My impression so far is that there are two primary ways to run Julia in a SLURM cluster. Suppose I want to define a function and run it in a parallel for-loop on N cores distributed across M nodes in the cluster:
Option 1
The first option comes from this Stackoverflow post. Basically, you can use some functions from the ClusterManagers
package in your code and then just run Julia as normal without having to explicitly write a SLURM script.
The example program:
# File name
# slurm_example.jl
using Distributed
using ClusterManagers
# Add N workers across M nodes
addprocs_slurm(N, nodes=M, exename="/path/to/julia/bin/julia", rest of SLURM kwargs...)
# Define function
@everywhere function myFunction(args)
Code goes here...
end
# Run function K times in parallel
@parallel for i=1:K
myFunction(args)
end
As I understand it, to run this program, I would simply execute
julia slurm_example.jl
from the command line while logged into the cluster.
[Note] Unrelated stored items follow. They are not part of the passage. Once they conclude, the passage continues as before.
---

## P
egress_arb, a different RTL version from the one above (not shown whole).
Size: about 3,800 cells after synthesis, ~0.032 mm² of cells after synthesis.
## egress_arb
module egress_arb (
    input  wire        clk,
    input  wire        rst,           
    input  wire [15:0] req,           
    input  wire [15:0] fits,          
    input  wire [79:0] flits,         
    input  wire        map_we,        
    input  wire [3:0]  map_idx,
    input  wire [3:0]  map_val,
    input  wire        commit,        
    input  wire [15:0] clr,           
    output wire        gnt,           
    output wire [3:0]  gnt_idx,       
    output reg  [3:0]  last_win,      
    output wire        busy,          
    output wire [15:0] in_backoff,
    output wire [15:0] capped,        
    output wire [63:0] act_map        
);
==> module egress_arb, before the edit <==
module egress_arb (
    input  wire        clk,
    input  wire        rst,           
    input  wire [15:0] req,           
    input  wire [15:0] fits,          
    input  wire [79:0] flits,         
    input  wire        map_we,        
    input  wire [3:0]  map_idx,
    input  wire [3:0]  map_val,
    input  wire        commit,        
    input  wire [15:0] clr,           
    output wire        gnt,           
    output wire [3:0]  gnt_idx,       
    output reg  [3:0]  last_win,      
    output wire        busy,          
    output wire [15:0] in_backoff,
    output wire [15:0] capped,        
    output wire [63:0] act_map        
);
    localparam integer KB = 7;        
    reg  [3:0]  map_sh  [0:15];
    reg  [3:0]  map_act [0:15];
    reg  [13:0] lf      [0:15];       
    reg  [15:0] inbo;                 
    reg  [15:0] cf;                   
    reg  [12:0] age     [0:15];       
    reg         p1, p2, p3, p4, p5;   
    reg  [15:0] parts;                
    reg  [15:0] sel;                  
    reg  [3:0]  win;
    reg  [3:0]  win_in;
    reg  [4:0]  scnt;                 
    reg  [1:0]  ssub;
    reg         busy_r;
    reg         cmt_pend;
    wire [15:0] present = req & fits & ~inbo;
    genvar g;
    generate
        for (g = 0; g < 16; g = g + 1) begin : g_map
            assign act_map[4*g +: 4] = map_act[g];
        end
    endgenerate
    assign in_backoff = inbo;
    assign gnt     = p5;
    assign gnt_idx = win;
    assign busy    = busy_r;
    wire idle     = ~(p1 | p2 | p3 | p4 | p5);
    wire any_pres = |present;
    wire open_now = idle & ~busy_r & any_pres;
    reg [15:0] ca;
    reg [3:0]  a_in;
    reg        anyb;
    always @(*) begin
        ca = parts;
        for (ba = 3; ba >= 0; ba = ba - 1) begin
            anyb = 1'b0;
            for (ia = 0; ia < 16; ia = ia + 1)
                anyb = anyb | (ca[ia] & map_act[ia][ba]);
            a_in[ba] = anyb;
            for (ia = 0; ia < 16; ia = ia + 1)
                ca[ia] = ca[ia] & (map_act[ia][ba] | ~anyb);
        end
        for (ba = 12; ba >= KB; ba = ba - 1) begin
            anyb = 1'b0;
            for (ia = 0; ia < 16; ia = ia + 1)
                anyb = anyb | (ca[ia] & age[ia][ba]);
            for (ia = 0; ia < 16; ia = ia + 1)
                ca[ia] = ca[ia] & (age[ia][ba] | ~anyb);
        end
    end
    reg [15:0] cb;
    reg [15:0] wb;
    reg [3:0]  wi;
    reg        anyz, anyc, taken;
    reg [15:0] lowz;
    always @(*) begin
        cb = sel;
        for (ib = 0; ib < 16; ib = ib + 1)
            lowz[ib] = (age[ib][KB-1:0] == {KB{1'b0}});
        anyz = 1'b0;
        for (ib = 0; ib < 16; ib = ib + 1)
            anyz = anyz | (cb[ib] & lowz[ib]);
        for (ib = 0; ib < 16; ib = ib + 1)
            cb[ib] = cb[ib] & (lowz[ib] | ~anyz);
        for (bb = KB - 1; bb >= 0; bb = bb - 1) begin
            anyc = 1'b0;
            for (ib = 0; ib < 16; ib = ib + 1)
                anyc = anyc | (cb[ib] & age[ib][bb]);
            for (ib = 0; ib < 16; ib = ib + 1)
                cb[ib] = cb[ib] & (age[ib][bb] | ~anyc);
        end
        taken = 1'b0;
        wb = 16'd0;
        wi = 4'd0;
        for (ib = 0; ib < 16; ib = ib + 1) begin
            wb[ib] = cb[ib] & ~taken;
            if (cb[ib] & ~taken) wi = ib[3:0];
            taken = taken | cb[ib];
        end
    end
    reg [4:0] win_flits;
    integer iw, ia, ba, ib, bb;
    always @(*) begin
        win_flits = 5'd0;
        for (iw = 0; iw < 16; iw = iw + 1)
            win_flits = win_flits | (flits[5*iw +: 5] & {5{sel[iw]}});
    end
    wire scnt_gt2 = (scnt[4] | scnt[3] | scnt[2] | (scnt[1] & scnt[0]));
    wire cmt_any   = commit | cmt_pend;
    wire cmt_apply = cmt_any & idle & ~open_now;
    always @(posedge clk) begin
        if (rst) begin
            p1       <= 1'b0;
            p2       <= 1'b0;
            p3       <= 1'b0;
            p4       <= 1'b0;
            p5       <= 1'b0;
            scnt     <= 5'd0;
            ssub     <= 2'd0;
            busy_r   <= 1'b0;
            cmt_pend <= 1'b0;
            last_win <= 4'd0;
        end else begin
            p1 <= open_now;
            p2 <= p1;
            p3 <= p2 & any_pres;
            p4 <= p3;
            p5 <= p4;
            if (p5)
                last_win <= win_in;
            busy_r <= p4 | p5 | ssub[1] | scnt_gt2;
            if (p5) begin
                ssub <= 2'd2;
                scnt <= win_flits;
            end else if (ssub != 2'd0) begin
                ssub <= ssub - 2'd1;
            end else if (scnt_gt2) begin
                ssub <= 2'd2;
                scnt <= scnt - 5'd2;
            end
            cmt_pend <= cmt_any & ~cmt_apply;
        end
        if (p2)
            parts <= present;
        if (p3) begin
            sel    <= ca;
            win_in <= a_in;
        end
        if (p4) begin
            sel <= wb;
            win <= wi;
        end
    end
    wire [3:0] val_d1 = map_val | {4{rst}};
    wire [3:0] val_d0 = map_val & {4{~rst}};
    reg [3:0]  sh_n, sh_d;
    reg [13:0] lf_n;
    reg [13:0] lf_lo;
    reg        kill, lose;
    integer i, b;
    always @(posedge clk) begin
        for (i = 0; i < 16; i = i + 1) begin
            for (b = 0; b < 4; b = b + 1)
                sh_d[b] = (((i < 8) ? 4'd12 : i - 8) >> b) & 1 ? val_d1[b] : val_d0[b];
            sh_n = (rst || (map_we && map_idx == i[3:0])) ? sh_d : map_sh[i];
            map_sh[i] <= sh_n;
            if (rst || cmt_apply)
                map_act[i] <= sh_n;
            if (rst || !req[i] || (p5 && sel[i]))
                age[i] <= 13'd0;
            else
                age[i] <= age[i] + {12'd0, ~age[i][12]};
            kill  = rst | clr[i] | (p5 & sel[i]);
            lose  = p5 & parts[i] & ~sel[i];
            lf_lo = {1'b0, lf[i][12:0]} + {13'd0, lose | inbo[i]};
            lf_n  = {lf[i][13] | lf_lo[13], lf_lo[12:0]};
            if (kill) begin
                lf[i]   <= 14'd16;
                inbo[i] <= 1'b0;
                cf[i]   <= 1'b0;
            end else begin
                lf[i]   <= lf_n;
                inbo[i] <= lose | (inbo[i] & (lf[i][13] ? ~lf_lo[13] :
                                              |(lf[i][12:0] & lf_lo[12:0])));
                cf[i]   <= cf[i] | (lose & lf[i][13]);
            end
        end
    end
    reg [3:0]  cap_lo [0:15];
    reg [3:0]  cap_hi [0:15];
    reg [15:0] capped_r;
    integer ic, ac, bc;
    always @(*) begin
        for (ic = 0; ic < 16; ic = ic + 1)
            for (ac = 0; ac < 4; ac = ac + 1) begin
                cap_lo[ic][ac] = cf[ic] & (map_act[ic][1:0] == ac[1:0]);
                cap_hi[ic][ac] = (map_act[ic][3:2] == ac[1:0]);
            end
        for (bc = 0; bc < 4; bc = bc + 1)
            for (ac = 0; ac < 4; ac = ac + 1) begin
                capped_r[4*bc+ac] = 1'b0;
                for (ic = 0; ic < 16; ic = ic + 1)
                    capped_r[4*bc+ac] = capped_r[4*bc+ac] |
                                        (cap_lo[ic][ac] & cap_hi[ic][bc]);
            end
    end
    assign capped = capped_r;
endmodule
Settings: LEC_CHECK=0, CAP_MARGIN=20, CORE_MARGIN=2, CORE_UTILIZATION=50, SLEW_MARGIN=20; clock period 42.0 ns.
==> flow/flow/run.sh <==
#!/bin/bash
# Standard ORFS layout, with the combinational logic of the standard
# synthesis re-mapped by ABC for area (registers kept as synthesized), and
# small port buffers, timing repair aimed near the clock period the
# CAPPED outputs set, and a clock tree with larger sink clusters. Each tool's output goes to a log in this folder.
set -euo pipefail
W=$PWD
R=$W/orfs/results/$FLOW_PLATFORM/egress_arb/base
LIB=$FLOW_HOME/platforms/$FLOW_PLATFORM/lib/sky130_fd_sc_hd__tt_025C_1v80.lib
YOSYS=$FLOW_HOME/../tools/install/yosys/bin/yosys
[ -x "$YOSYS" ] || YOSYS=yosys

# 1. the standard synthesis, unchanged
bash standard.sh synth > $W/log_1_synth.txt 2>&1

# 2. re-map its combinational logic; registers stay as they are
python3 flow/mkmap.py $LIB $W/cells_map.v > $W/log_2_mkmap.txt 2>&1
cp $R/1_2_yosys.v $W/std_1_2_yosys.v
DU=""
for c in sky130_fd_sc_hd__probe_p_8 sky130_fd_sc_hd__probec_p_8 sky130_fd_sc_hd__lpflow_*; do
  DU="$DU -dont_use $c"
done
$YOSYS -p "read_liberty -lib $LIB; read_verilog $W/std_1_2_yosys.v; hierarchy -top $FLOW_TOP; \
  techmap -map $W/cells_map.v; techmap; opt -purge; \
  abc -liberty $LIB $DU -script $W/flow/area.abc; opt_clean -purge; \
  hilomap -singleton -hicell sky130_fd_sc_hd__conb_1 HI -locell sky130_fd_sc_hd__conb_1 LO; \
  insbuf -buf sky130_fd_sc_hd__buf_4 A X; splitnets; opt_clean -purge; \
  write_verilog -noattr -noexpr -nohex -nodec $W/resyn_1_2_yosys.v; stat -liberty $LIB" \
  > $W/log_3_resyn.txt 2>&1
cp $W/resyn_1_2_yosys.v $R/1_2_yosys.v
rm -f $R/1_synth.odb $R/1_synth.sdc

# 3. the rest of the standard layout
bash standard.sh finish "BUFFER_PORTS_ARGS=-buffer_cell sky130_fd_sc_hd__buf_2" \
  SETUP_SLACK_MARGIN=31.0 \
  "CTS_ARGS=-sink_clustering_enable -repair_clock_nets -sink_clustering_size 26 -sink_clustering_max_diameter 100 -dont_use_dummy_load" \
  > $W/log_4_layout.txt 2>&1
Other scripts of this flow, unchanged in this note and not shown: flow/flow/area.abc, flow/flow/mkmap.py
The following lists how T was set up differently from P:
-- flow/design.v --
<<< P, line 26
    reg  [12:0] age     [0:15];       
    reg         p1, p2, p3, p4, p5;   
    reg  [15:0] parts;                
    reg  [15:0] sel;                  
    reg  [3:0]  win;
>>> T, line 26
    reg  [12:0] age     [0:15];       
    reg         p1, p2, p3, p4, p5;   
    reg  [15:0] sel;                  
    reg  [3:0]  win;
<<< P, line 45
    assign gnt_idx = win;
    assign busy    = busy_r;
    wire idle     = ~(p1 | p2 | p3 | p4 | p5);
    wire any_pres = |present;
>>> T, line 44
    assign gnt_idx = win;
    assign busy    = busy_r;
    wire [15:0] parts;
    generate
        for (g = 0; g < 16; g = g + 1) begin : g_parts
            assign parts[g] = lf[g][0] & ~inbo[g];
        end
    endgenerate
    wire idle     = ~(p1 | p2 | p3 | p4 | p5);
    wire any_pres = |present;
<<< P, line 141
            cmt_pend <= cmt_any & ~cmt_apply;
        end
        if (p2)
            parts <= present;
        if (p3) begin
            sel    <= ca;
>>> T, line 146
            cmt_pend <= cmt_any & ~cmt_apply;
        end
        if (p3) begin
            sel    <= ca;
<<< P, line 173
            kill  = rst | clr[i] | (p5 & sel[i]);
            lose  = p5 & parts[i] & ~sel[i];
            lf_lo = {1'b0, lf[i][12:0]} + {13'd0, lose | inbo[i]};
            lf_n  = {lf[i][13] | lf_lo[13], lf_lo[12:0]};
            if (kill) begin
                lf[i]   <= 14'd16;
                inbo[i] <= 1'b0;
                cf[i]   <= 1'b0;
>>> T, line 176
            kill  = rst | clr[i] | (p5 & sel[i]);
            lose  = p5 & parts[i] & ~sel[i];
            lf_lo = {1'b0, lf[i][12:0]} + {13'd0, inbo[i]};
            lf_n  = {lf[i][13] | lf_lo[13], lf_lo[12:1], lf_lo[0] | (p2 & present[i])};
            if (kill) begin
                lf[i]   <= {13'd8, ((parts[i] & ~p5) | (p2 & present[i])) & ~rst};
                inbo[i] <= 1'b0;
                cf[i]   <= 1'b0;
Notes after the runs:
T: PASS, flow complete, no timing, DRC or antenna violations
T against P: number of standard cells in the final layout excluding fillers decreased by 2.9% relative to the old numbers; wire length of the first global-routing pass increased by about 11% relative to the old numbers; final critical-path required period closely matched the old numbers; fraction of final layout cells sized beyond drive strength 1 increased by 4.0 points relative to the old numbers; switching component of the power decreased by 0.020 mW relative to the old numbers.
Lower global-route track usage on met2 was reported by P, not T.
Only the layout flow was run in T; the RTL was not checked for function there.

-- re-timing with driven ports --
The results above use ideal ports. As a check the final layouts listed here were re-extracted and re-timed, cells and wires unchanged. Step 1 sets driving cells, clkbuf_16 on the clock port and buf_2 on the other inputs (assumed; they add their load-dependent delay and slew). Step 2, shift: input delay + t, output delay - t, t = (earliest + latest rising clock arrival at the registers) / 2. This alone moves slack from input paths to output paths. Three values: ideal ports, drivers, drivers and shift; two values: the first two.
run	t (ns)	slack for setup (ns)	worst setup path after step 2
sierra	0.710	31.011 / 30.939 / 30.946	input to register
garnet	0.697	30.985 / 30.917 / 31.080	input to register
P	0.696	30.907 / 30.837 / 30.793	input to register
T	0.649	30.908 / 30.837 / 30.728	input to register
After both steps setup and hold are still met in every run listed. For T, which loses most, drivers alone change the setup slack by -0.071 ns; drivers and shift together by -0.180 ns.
This design comes from an exercise in tuning for small area, a short achievable clock period and few clock cycles per item on the open sky130 flow, not from production work. Function was checked by simulation only, so behaviour that the tests miss may differ from the original.

==> flow/design.v, too long to show whole: its modules and the start of the top module <==
// module sun_stage: 3550 lines
module sun_stage (
    input  wire        clk,
    input  wire        rst,
    input  wire        in_valid,
    output wire        in_ready,
    input  wire        in_safe,
    input  wire [15:0] in_s,
    input  wire [15:0] in_g,
    input  wire [15:0] in_red,
    input  wire [15:0] in_grn,
    input  wire [15:0] in_blu,
    output wire        out_valid,
    input  wire        out_ready,
    output wire [15:0] out_red,
    output wire [15:0] out_grn,
    output wire [15:0] out_blu
);
  // ...
==> flow/flow/run.sh <==
#!/bin/bash
set -euo pipefail
sed -e 's/SETUP_SLACK_MARGIN=[0-9.]*/SETUP_SLACK_MARGIN=8/' standard.sh > standard_tight.sh
bash standard_tight.sh > standard.log 2>&1
==> flow/standard.sh <==
#!/bin/bash
# synth_recipe.tcl (not shown) runs the flow's synth.tcl, then flattens the netlist and writes it again
# the make line also repeats each setting of config.mk as NAME=value (left out here)
make -C /OpenROAD-flow-scripts/flow DESIGN_CONFIG=/design/flow/config.mk WORK_HOME=/design/flow/orfs CLKGATE_MAP_FILE= SYNTH_SCRIPT=/design/flow/synth_recipe.tcl "${@:-finish}"
==> flow/config.mk <==
export PLATFORM = sky130hd
export DESIGN_NAME = sun_stage
export DESIGN_NICKNAME = sun_stage
export VERILOG_FILES = /design/flow/design.v
export SDC_FILE = /design/flow/constraint.sdc
export NUM_CORES = 4
export LEC_CHECK = 0
export ABC_CLOCK_PERIOD_IN_PS = 4000
export CAP_MARGIN = 20
export CORE_MARGIN = 2
export CORE_UTILIZATION = 55
export SETUP_SLACK_MARGIN = 5
export SLEW_MARGIN = 20
==> flow/constraint.sdc <==
create_clock -name core_clock -period 12.0 [get_ports {clk}]
set_input_delay 2.4000 -clock core_clock [delete_from_list [all_inputs] [get_ports {clk}]]
set_output_delay 2.4000 -clock core_clock [all_outputs]
set_load 0.01 [all_outputs]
Then the addprocs_slurm
function runs the rest of the Julia code as an interactive SLURM job, the equivalent of using srun
with the specified SLURM options.
Option 2
The second option, exemplified in this post, involves writing a SLURM script for a batch job calling Julia with the --machinefile
flag. In this case, the example program is:
# File name
# slurm_example.jl
using Distributed
using ClusterManagers
# Define function
@everywhere function myFunction(args)
Code goes here...
end
# Run function K times in parallel
@parallel for i=1:K
myFunction(args)
end
# Kill the workers
for i in workers()
rmprocs(i)
end
Then to run this, I would need to write and execute a separate SLURM script that looks something like this:
#!/bin/bash
#SBATCH --ntasks=N # N cores
#SBATCH --nodes=M # M nodes
# Rest of #SBATCH flags go here...
julia --machinefile=$SLURM_NODEFILE slurm_example.jl
One thing I find confusing about this example is that I don’t understand why I don’t need to do something like
addprocs(SlurmManager(N))
in the Julia code? Or do I? Are there any glaring errors with this code? Is the main difference between the two options just that Option 1 is an interactive SLURM job and the other a batch job?
Thanks ahead of time for any feedback.